Figure 2 Flowchart showing the recruitment of patients for the study.

IGF2BP1 mRNA expression was significantly higher in ETV6-RUNX1 positive B-ALL (n = 37), (median value = 2.74) compared to the negative samples (n = 106), (median value = 0.0022) (p < 0.0001, > 1,000 fold overexpression) (Figure 3A). This group also showed a significant downregulation in wild type ETV6 expression levels, which is concordant with the loss of the other wild type ETV6 allele reported in this subtype of B-ALL (28) (Figure 3B). The expression of IGF2BP1 appeared to be specific to the ETV6-RUNX1 translocation positive sub-group. Interestingly, some patients (12/62) in the “No known sentinel translocations” group had a high expression of IGF2BP1. In addition, 4/12 of them had altered cytogenetics. One of them had hyperploidy (53–54 chromosomes) including chromosome 17 which harbors the IGF2BP1 gene. One patient showed extra signals for 21q (RUNX1 locus, iamp21) on FISH and one patient’s sample was positive for extra signals for both 12p as well as 21q. The other 8 were cytogenetically normal.

FIGURE 3

Figure 3 Real time expression data showing (A) IGF2BP1 overexpression in ETV6-RUNX1 translocation positive patients (N = 37), patients with other translocations (N = 44, BCR-ABL1, E2A-PBX1, MLL), and patients with no known translocation (N = 62, includes patients with altered cytogenetics, N = 13); (B) ETV6 expression in ETV6-RUNX1 translocation positive (N = 32) and translocation negative (N = 101) patients; (C) ROC curve for IGF2BP1 comparing it to FISH/RT-PCR for ETV6-RUNX1; (D) MYC expression in ETV6-RUNX1 translocation positive (N = 34) and ETV6-RUNX1 translocation negative (N = 106) patients, and (E) ROC curve for MYC expression. ****p < 0.0001; ***p < 0.001, **p < 0.01. ETV6-RUNX1 positive is denoted as E6R1+ and ETV6-RUNX1 negative as E6R1-.

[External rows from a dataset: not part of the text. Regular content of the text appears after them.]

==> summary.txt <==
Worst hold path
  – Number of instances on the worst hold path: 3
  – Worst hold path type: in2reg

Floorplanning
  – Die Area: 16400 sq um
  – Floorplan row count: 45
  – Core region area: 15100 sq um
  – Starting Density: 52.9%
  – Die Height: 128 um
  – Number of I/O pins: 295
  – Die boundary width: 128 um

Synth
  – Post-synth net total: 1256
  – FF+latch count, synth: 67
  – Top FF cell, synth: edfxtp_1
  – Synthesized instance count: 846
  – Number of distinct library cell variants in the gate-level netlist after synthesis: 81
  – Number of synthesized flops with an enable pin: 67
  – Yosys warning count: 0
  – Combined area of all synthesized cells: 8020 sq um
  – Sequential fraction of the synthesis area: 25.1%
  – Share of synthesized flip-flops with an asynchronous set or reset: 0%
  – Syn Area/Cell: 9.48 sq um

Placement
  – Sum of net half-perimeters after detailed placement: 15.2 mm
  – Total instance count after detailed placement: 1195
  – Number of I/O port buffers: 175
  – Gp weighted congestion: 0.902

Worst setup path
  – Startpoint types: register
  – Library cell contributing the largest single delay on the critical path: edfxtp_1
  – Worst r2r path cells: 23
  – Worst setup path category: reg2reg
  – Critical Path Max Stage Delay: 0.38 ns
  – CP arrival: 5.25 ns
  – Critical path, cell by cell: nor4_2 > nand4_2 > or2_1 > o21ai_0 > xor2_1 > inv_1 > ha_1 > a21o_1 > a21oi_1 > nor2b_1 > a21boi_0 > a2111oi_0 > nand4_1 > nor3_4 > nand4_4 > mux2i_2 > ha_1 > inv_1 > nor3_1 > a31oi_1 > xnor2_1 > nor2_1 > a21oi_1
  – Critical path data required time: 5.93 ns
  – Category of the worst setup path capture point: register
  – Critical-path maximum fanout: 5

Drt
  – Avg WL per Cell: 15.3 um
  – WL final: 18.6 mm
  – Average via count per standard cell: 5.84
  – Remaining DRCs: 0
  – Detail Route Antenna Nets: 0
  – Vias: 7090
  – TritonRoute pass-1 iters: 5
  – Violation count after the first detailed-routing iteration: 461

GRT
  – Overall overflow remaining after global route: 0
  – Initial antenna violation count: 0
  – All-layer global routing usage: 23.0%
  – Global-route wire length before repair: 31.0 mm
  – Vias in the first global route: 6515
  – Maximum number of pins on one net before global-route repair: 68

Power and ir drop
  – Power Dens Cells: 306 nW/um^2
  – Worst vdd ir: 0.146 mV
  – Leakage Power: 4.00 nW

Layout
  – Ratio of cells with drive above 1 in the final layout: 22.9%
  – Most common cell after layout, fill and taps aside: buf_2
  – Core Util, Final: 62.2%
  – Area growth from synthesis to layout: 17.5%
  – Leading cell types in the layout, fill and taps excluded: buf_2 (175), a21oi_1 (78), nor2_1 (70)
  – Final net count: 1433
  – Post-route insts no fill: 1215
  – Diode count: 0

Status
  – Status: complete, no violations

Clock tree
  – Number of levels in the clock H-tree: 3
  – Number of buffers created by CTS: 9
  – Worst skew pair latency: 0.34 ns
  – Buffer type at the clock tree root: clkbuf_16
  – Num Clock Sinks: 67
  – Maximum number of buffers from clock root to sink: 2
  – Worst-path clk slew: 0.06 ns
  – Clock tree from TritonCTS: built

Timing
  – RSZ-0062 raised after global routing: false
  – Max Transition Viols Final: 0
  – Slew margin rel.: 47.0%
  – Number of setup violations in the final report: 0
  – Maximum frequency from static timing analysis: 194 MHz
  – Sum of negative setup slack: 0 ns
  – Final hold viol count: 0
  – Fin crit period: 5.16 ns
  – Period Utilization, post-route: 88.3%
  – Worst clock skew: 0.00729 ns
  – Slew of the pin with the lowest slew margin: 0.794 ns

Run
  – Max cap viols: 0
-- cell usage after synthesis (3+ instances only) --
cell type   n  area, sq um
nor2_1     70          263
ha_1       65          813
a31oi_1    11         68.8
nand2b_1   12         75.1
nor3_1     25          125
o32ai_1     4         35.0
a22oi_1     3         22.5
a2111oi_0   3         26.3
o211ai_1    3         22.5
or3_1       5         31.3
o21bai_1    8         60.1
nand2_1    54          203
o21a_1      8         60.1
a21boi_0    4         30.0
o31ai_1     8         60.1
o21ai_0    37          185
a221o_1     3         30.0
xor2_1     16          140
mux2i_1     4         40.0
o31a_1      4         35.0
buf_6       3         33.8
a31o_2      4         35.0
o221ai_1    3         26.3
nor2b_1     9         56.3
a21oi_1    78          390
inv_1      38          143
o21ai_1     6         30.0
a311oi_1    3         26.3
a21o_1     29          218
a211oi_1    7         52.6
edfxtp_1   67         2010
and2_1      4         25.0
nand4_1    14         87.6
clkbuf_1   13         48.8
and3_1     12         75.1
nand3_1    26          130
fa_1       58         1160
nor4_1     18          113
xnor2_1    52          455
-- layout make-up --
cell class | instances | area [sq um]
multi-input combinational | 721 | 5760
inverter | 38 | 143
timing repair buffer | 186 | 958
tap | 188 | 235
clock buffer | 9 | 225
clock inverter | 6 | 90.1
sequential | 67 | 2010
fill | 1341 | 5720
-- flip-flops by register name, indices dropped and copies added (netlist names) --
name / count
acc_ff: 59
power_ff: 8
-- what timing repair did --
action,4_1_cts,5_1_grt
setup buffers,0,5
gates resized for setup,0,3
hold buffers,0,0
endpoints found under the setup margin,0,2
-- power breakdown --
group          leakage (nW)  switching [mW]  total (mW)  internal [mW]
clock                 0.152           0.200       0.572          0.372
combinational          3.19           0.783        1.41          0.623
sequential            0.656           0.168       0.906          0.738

A new subtype of B-ALL known as “ETV6-RUNX1-like leukemia” has been identified recently based on a gene expression profile similar to that of ETV6-RUNX1 translocation positive leukemia in the absence of the translocation. This subtype also reported a functional loss of ETV6 in the form of mutation or deletions (29, 30). A lower relative expression of ETV6 was noticeable in the patients with high IGF2BP1 expression in the “No known sentinel translocation” group. It is interesting to speculate that these few patients might belong to the newly identified ETV6-RUNX1 like leukemia subgroup. Loss or perturbation of the ETV6 or its regulatory loci might be triggering an ETV6-RUNX1-like leukemia in these patients.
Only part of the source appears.